Simple was right. I tried to clamber to my feet but a wave of nausea held me to the rug. Nothing had ever smelled so delicious as the roasting serpente flesh. Getta’s extended family shovelled fingerfulls into their mouths. Thick juice dripped and dribbled through beards and over chins.
Uncle said. . . Uncle Andras wasn’t here. Uncle Andras—that fat old fraud—had probably never been so hungry he couldn’t think straight. If Uncle Andras was so smart, how come he never got rich like Kamalini? His stories were all camel dung, made up to fool the elderly, young and stupid.
I lunged at my plate, shoving meat into my mouth, afraid it might crawl back upon its bones.
“That’s the spirit,” said Getta, washing her mouthful down with a hearty swig. Drying her lips on the back of her hand as one of the wives passed her something wrapped in cloth.
She handed it to me. “You must wear this amulet at all times, even when you think you shouldn’t need it. Oshana will protect you like she protects us all.”
Accepting the trink
et, I slipped it onto my wrist, then swallowed the last morsel on my plate. After all, I had not seen any serpents, save that one small clutch of fossilized eggs—which were likely older than the dunes themselves.

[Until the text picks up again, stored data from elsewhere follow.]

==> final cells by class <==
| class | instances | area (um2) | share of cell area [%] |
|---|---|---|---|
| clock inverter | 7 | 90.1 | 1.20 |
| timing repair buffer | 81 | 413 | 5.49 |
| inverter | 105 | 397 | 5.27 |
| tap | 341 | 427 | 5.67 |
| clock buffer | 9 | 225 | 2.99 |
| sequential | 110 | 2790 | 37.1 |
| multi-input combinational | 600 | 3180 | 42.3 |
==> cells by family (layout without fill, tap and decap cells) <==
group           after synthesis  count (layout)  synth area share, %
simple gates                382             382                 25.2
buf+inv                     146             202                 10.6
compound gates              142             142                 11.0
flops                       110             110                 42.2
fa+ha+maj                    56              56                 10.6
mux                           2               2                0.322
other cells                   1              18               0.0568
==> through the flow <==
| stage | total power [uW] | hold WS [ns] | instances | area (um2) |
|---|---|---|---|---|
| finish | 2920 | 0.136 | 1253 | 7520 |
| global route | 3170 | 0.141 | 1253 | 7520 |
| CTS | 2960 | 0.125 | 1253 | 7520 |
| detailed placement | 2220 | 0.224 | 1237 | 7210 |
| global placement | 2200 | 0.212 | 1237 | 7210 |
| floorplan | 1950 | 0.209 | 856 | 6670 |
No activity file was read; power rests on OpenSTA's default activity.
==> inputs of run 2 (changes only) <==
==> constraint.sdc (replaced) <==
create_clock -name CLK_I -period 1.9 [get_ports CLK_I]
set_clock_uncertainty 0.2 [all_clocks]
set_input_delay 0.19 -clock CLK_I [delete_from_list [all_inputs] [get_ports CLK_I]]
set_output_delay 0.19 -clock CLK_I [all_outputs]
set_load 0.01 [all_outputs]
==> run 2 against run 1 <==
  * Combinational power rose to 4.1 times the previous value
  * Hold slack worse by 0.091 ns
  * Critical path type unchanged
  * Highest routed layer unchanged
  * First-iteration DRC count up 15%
File: src/hw/pmseq_pkg.sv
// package: constants and carriers for the power-monitor sequencer
// assumes a 10 MHz device clock and decoded register accesses from the serial interface
package pmseq_pkg;
  // ==========================================================
  // register map
  localparam logic [5:0] ADDR_MAIN = 6'h00;
  localparam logic [5:0] ADDR_SETUP = 6'h01;
  localparam logic [5:0] ADDR_CAL = 6'h02;
  localparam logic [5:0] ADDR_SHUNT = 6'h04;
  localparam logic [5:0] ADDR_BUS = 6'h05;
  localparam int MODE_LO = 12;
  localparam int BUS_CT_LO = 9;
  localparam int SH_CT_LO = 6;
  localparam int TMP_CT_LO = 3;
  localparam int AVG_LO = 0;
  localparam int RANGE_BIT = 4;
  localparam logic [15:0] SETUP_RST = 16'hfb68;
  localparam logic [14:0] CAL_RST = 15'h1000;
  localparam logic [3:0] MODE_OFF_A = 4'h0;
  localparam logic [3:0] MODE_OFF_B = 4'h8;
  // ==========================================================
  // timing
  localparam int unsigned CLK_PERIOD_NS = 100;
  localparam int unsigned CONV_US [8] = '{50, 84, 150, 280, 540, 1052, 2074, 4120};
  localparam int unsigned AVG_LOG2 [8] = '{0, 2, 4, 6, 7, 8, 9, 10};
  localparam int CUR_SHIFT_WIDE = 11;
  localparam int CUR_SHIFT_NARROW = 13;
  function automatic int unsigned us_to_cyc(input int unsigned us);
    return (us * 1000 + CLK_PERIOD_NS - 1) / CLK_PERIOD_NS;
  endfunction
  localparam int unsigned CONV_CYC_DEF [8] = '{us_to_cyc(CONV_US[0]), us_to_cyc(CONV_US[1]),
    us_to_cyc(CONV_US[2]), us_to_cyc(CONV_US[3]), us_to_cyc(CONV_US[4]), us_to_cyc(CONV_US[5]),
    us_to_cyc(CONV_US[6]), us_to_cyc(CONV_US[7])};
  // ==========================================================
  // carriers
  typedef struct packed {
    logic wr;
    logic rd;
    logic [5:0] addr;
    logic [15:0] wdata;
  } pmseq_req_s;
  typedef struct packed {
    logic signed [15:0] bus;
    logic signed [15:0] shunt;
  } pmseq_samples_s;
  typedef enum logic [1:0] {
    PMS_IDLE = 2'b01,
    PMS_CONV = 2'b10
  } pmseq_phase_e;
  typedef struct packed {
    pmseq_phase_e phase;
    logic [15:0] setup;
    logic [14:0] cal;
    logic range;
    logic signed [15:0] shunt_res;
    logic signed [15:0] bus_res;
    logic signed [15:0] cur_res;
    logic [15:0] rdata;
    logic [1:0] chan;
    logic [15:0] timer;
    logic [10:0] rounds;
    logic signed [25:0] acc_bus;
    logic signed [25:0] acc_sh;
    logic done;
  } pmseq_state_s;
endpackage

File: src/hw/pmseq_core.sv
// module: conversion sequencer, averaging and result registers
// assumes register accesses arrive decoded from the serial interface, one per cycle,
// and that the converter presents its latest bus and shunt samples as steady levels
//
// Overview of operation
// mode 0h or 8h, reset Fh, in bits 15-12 halts all conversions
// codes 1h-7h run one triggered pass over the inputs their low bits select
// code 9h converts bus, Ah shunt, repeating without further triggers
// reset code Fh converts bus, shunt and temperature repeatedly
// codes Bh-Eh use the same input bits as 3h-6h, repeating
// bus conversion time bits 11-9, reset 5h, from the eight-entry table
// shunt conversion time bits 8-6, reset 5h, same table
// temperature conversion time bits 5-3, reset 5h, same table
// averaging bits 2-0, reset 0h, counts 1 to 1024 for all inputs
// results stay unchanged until the whole averaging run completes
// calibration constant bits 14-0, reset 1000h, scales the current
// calibration constant also sets the current result's weight per count
// calibration bit 15 always reads zero
// shunt result is signed 16 bits, 5 or 1.25 microvolt per count
// bus result is signed 16 bits, never negative, 3.125 millivolt per count
// range bit 4 of main config picks 163.84 mV or 40.96 mV scale
`timescale 1ns/10ps
module pmseq_core
  import pmseq_pkg::*;
#(
  parameter int unsigned CONV_CYC [8] = CONV_CYC_DEF
) (
  input wire logic clk,
  input wire logic resetn,
  input wire logic ce,
  input wire pmseq_req_s req,
  input wire pmseq_samples_s samples,
  output logic [15:0] reg_rdata,
  output logic signed [15:0] current_result,
  output logic conv_busy,
  output logic conv_done,
  output logic [1:0] conv_channel
);
  // ==========================================================
  // parameter checks
  for (genvar g = 0; g < 8; g++) begin : g_chk
    if (CONV_CYC[g] < 1 || CONV_CYC[g] > 65535) begin : g_bad
      $error("conversion cycle count out of range");
    end
  end

  pmseq_state_s s;
  pmseq_state_s next_s;

  // ==========================================================
  // helpers
  function automatic logic [1:0] next_chan(input logic [2:0] act, input logic [2:0] from);
    logic [1:0] r;
    r = 2'd3;
    for (int i = 2; i >= 0; i--) begin
      if (act[i] && 3'(i) >= from) begin
        r = 2'(i);
      end
    end
    return r;
  endfunction

  function automatic logic [15:0] chan_cycles(input logic [15:0] setup, input logic [1:0] ch);
    logic [2:0] sel;
    sel = setup[TMP_CT_LO +: 3];
    if (ch == 2'd0) begin
      sel = setup[BUS_CT_LO +: 3];
    end else if (ch == 2'd1) begin
      sel = setup[SH_CT_LO +: 3];
    end
    return 16'(CONV_CYC[sel]);
  endfunction

  function automatic logic signed [15:0] scale_current(input logic signed [15:0] sh,
      input logic [14:0] cal, input logic range);
    logic signed [31:0] prod;
    prod = 32'(sh) * $signed({17'h0_0000, cal});
    prod = range ? (prod >>> CUR_SHIFT_NARROW) : (prod >>> CUR_SHIFT_WIDE);
    return prod[15:0];
  endfunction

  function automatic int unsigned max_cycles();
    int unsigned m;
    m = 0;
    for (int i = 0; i < 8; i++) begin
      if (CONV_CYC[i] > m) begin
        m = CONV_CYC[i];
      end
    end
    return m;
  endfunction
  localparam int unsigned CYC_MAX = max_cycles();

  // ==========================================================
  // sequencing and register access
  always_comb begin
    logic [3:0] mode;
    logic [2:0] act;
    logic [1:0] nxt;
    logic [3:0] lg;
    logic signed [25:0] acc_b;
    logic signed [25:0] acc_s;
    logic signed [25:0] avg_b;
    logic signed [25:0] avg_s;
    mode = s.setup[MODE_LO +: 4];
    act = mode[2:0];
    nxt = 2'd3;
    lg = 4'(AVG_LOG2[s.setup[AVG_LO +: 3]]);
    acc_b = s.acc_bus;
    acc_s = s.acc_sh;
    avg_b = '0;
    avg_s = '0;
    next_s = s;
    next_s.done = 1'b0;
    if (req.rd) begin
      case (req.addr)
        ADDR_MAIN: next_s.rdata = 16'(s.range) << RANGE_BIT;
        ADDR_SETUP: next_s.rdata = s.setup;
        ADDR_CAL: next_s.rdata = {1'b0, s.cal};
        ADDR_SHUNT: next_s.rdata = s.shunt_res;
        ADDR_BUS: next_s.rdata = s.bus_res;
        default: next_s.rdata = '0;
      endcase
    end
    if (req.wr && req.addr == ADDR_SETUP) begin
      next_s.setup = req.wdata;
      next_s.rounds = '0;
      next_s.acc_bus = '0;
      next_s.acc_sh = '0;
      if (req.wdata[MODE_LO +: 3] != 3'd0) begin
        next_s.phase = PMS_CONV;
        next_s.chan = next_chan(req.wdata[MODE_LO +: 3], 3'd0);
        next_s.timer = chan_cycles(req.wdata, next_s.chan);
      end else begin
        next_s.phase = PMS_IDLE;
        next_s.timer = '0;
      end
    end else if (s.phase == PMS_CONV) begin
      if (s.timer > 16'd1) begin
        next_s.timer = s.timer - 16'd1;
      end else begin
        if (s.chan == 2'd0) begin
          acc_b = s.acc_bus + 26'(samples.bus);
        end else if (s.chan == 2'd1) begin
          acc_s = s.acc_sh + 26'(samples.shunt);
        end
        next_s.acc_bus = acc_b;
        next_s.acc_sh = acc_s;
        nxt = next_chan(act, 3'(s.chan) + 3'd1);
        if (nxt != 2'd3) begin
          next_s.chan = nxt;
          next_s.timer = chan_cycles(s.setup, nxt);
        end else if (s.rounds + 11'd1 < (11'd1 << lg)) begin
          next_s.rounds = s.rounds + 11'd1;
          next_s.chan = next_chan(act, 3'd0);
          next_s.timer = chan_cycles(s.setup, next_s.chan);
        end else begin
          avg_b = acc_b >>> lg;
          avg_s = acc_s >>> lg;
          if (act[0]) begin
            next_s.bus_res = avg_b[15] ? 16'h0000 : avg_b[15:0];
          end
          if (act[1]) begin
            next_s.shunt_res = avg_s[15:0];
            next_s.cur_res = scale_current(avg_s[15:0], s.cal, s.range);
          end
          next_s.done = 1'b1;
          next_s.rounds = '0;
          next_s.acc_bus = '0;
          next_s.acc_sh = '0;
          if (mode[3]) begin
            next_s.chan = next_chan(act, 3'd0);
            next_s.timer = chan_cycles(s.setup, next_s.chan);
          end else begin
            next_s.phase = PMS_IDLE;
            next_s.timer = '0;
          end
        end
      end
    end
    if (req.wr && req.addr == ADDR_CAL) begin
      next_s.cal = req.wdata[14:0];
    end
    if (req.wr && req.addr == ADDR_MAIN) begin
      next_s.range = req.wdata[RANGE_BIT];
    end
  end

  // ==========================================================
  // state register
  always_ff @(posedge clk or negedge resetn) begin
    if (!resetn) begin
      s.phase <= PMS_CONV;
      s.setup <= SETUP_RST;
      s.cal <= CAL_RST;
      s.range <= 1'b0;
      s.shunt_res <= '0;
      s.bus_res <= '0;
      s.cur_res <= '0;
      s.rdata <= '0;
      s.chan <= 2'd0;
      s.timer <= 16'(CONV_CYC[SETUP_RST[BUS_CT_LO +: 3]]);
      s.rounds <= '0;
      s.acc_bus <= '0;
      s.acc_sh <= '0;
      s.done <= 1'b0;
    end else if (ce) begin
      s <= next_s;
    end
  end

  assign reg_rdata = s.rdata;
  assign current_result = s.cur_res;
  assign conv_busy = s.phase[1]; // one-hot conversion bit
  assign conv_done = s.done;
  assign conv_channel = s.chan;
endmodule

File: config.mk
export PLATFORM = sky130hd
export DESIGN_NAME = pmseq_core
export DESIGN_NICKNAME = d
export VERILOG_FILES = /design/src/hw/pmseq_pkg.sv /design/src/hw/pmseq_core.sv
export SDC_FILE = /design/constraint.sdc
export NUM_CORES = 1
export LEC_CHECK = 0
export ABC_AREA = 1
export ABC_CLOCK_PERIOD_IN_PS = 8360
export BUFFER_PORTS_ARGS = -buffer_cell sky130_fd_sc_hd__buf_4
export CAP_MARGIN = 10
export CORE_MARGIN = 2
export CORE_UTILIZATION = 45
export CTS_CLUSTER_DIAMETER = 100
export DETAILED_ROUTE_END_ITERATION = 16
export GPL_TIMING_DRIVEN = 0
export PLACE_DENSITY = 0.69
export REMOVE_ABC_BUFFERS = 1
export SLEW_MARGIN = 20
export SYNTH_ARGS = -nofsm -noshare
export SYNTH_HDL_FRONTEND = slang
export SYNTH_SLANG_ARGS = --single-unit
File: constraint.sdc
create_clock -name clk -period 8.36 [get_ports clk]
set_input_delay 0.418 -clock clk [delete_from_list [all_inputs] [get_ports clk]]
set_output_delay 0.418 -clock clk [all_outputs]
set_load 0.1 [all_outputs]
==> flow_metrics.env <==
export IMPL_drt_iter0_drc=2531
export IMPL_drive_above_1_share_pct=11.89
export IMPL_slowest_delay_ns=0.51
export IMPL_clockRootBuffer="clkbuf_16"
export IMPL_clock_skew_ns=0.01543
export IMPL_rrSetupSlack_ns=0.35
export IMPL_synth_most_common_cell="nand2_1"
export IMPL_antenna_found_initial=4
export IMPL_dieArea_um2=55790
export IMPL_fillers=5359
export IMPL_max_slew_margin_pct=34.81
export IMPL_area_growth_pct=10.50
export IMPL_synth_cells=3419
export IMPL_synth_area_um2=24260
export IMPL_ys_seq_area_share_pct=18.55
export IMPL_yosysWarnings=0
export IMPL_final_hold_viol_count=0
export IMPL_end_kind="flip-flop"
export IMPL_critPathMaxFanout=4
export IMPL_viasPerCell=5.531
export IMPL_insertion_delay_ns=0.50
export IMPL_r2r_cells=42
export IMPL_reg2reg_to="current_result[15]"
export IMPL_drt_pass1_iter_count=6
export IMPL_grt_pass1_vias=21830
export IMPL_die_y_um=236.2
export IMPL_rows=85
export IMPL_cts_buffer_depth=2
export IMPL_tns_ns=0
export IMPL_ys_async_sr_fraction_pct=100.0
export IMPL_min_period_ns=8.014
export IMPL_core_area_um2=53600
export IMPL_drv_slew=0
export IMPL_crit_top_cell="inv_1"
export IMPL_setup_violations=0
export IMPL_place_area_um2=25350
export IMPL_critPathArrivalTime_ns=8.42
export IMPL_worst_hold_path_endpoint="s[177]"
export IMPL_htreeDepth=4
export IMPL_max_freq_mhz=124.8
export IMPL_drc_errors=0
export IMPL_die_w_um=236.2
export IMPL_status="complete, no violations"
export IMPL_portBuffers=94
export IMPL_path_clk_slew_ns=0.08
export IMPL_totalWireLength_mm=74.50
export IMPL_hold_worst_slack_ns=0.1463
export IMPL_numCtsBuffers=17
export IMPL_ios=95
export IMPL_path_class="flip-flop to flip-flop"
export IMPL_worst_slew_pin_slew_ns=0.9768
export IMPL_synth_avg_cell_area_um2=7.096
export IMPL_critPathLaunchType="flip-flop"
export IMPL_final_area_um2=26810
export IMPL_synthFlopType="dfrtp_1"
export IMPL_timing_final_crit_share_pct=95.86
export IMPL_synth_area_leaders="fa_1 (19%), dfrtp_1 (17%), nand2_1 (12%)"
export IMPL_min_path_cells=3
export IMPL_numClockSinks=179
export IMPL_synth_top_area_share_pct=18.73
export IMPL_grt_max_degree=77
export IMPL_ant_nets=0
export IMPL_min_from="req[15]"
export IMPL_grt_usage_pct=27.18
export IMPL_synth_edf_count=0
export IMPL_grt_first_pass_wirelength_mm=119.3
export IMPL_reg2reg_from="s[1]"
export IMPL_hpwl_mm=57.72
export IMPL_rsz0062_at_grt="yes"
export IMPL_min_path_type="input pin to flip-flop"
export IMPL_slowest_stage="fa_1"
export IMPL_vias=22930
export IMPL_synth_cell_types=73
export IMPL_yosys_area_top_type="fa_1"
export IMPL_drv_cap=0
export IMPL_overflow=0
export IMPL_gp_congestion=0.9567
export IMPL_ys_seq_elements=179
export IMPL_nets=3878
export IMPL_wl_per_cell_um=17.97
export IMPL_ys_top_cells_by_count="nand2_1 (777), inv_1 (593), nor2_1 (300)"
export IMPL_initial_core_util_pct=45.26
export IMPL_required_ns=8.76
export IMPL_cts_tree="yes"
[per-stage QoR]
step	worst slack, ns	util (%)	instances
after floorplan	-0.1926	-	3278
after global placement	-2.651	46.84	4068
after detailed placement	-1.265	47.29	4077
after CTS	0.02152	48.70	4120
after global routing	-0.06664	50.01	4145
final	0.3457	50.02	4146
[cell families (layout without fill, tap and decap cells)]
family	count (synthesis)	after routing	share of synthesized area, %
adders and majority gates	384	384	26.83
DFF	179	179	18.55
other	1	4	0.01546
muxes	2	2	0.08767
buffers and inverters	770	796	12.75
xor gates and xnor gates	56	56	2.022
and+or+nand+nor	1496	1498	26.89
AOI/OAI and AO/OA	531	531	12.86
[metal layers]
metal  wire, um  vias to the layer above  track usage [%]
met3       6192                      144            4.868
met5         13                        -                0
met2      32770                      920            41.61
met1      32410                    10960            37.96
li1           -                    10900                -
met4       3108                        2            11.20
[worst max path at each step]
stage / to / cells after the start / start / slack, ns
6_report: current_result[15] / 42 / s[1] / 0.35
2_1_floorplan: current_result[15] / 32 / s[162] / -0.19
4_1_cts: current_result[14] / 41 / s[12] / 0.02
3_3_place_gp: current_result[7] / 34 / s[162] / -2.65
5_1_grt: current_result[15] / 41 / s[13] / -0.07
3_5_place_dp: current_result[7] / 36 / conv_channel[1] / -1.26
[sequential cells by signal, summed over array words and instances (netlist names)]
| register | flops |
|---|---|
| conv_busy | 1 |
| conv_channel | 2 |
| reg_rdata | 16 |
| conv_done | 1 |
| s | 143 |
| current_result | 16 |
[cell usage in the layout, fill, tap and decap left out, drive strengths merged, types with 27 or more instances in the layout]
| cell type | n |
|---|---|
| a21oi | 144 |
| buf | 132 |
| dfrtp | 162 |
| fa | 227 |
| ha | 157 |
| inv | 621 |
| nand2 | 801 |
| nand3 | 268 |
| nand4 | 40 |
| nor2 | 320 |
| nor3 | 27 |
| o211ai | 27 |
| o21ai | 216 |
| o22ai | 43 |
| xor2 | 34 |
[repair_timing]
item,4_1_cts,5_1_grt
cloned,5,0
resized for setup,29,108
hold buffers,1,0
buffers inserted,5,24
pin swaps,5,20
hold endpoints to repair,48,0
setup endpoints to repair,16,16
[cell type report]
class / count / area, um2 / share of cell area, %
Inverter: 628 / 2411 / 8.993
Timing Repair Buffer: 133 / 1165 / 4.345
Multi-Input combinational cell: 2473 / 17260 / 64.39
Sequential cell: 179 / 4502 / 16.79
Tap cell: 696 / 870.8 / 3.248
Clock inverter: 14 / 135.1 / 0.5040
Clock buffer: 18 / 439.2 / 1.638
Timing Repair inverter: 3 / 20.02 / 0.07467
Antenna cell: 2 / 5.005 / 0.01867
[worst max-delay path: cells and delay by family, from the launching register on]
kind	cells	cell delay, ns
AO/OA/AOI/OAI	8	1.28
adder cells (fa/ha/maj)	9	3.79
AND/OR/NAND/NOR	16	1.59
buffers and inverters	9	0.85
flip-flops	1	0.40
Power is not shown: default switching activity piles up to over one toggle a cycle in this logic, so the estimate is an artifact.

One of Getta’s smiling sons speared me another dripping chunk. I nodded as he carved it into segments, ate until my bulging stomach ached. Nestled back on the comfortable rugs, I studied my companions by firelight. Who were these people? Wealthy, or at least they once had been, that much was clear from the clothing on their backs. But boneshell was an armorers’ commodity, far too valuable to waste on the frivolity of buttons. Getta chattered at great length, her stories embellished with sweeping movements of her arms. How had the lot of them made it this far without being robbed and murdered?
“I have never heard of Oshana,” I admitted eventually, my hand resting across my stuffed-full belly.
“Really?” said Getta, pausing her conversation. ‘Wherever do you come from? I find that almost impossible to believe.’
“Born and raised in Makasa,” I replied, a story that was only half a lie. I’d been hoping to impress, but she’d clearly never even heard of it.
“Your family are merchants? Wine or cloth, perhaps?”
I nodded. “My uncle is a famous traveller. Andras Thorn—perhaps you’ve heard his name?”
Getta smiled kindly and shook her head. I noted the subtle upturn of the corner of her lips as she evaluated my social caste and found it, thankfully, beneath her own.
* * *
The sound of men and women shrieking jolted me from slumber. I sat up, confused, at first believing myself back in that wretched old Grimpiper boarding house.
A fresh scream sent me scrambling to a wary crouch. The leaden weight of half-digested meat brought memories flooding to the fore. The fire had shrunk to little more than embers. Constellations and a sliver moon splashed light across the sand.
The family of Oshana worshippers ran screaming in all directions, tripping over cooking pots, their own feet and discarded weaponry.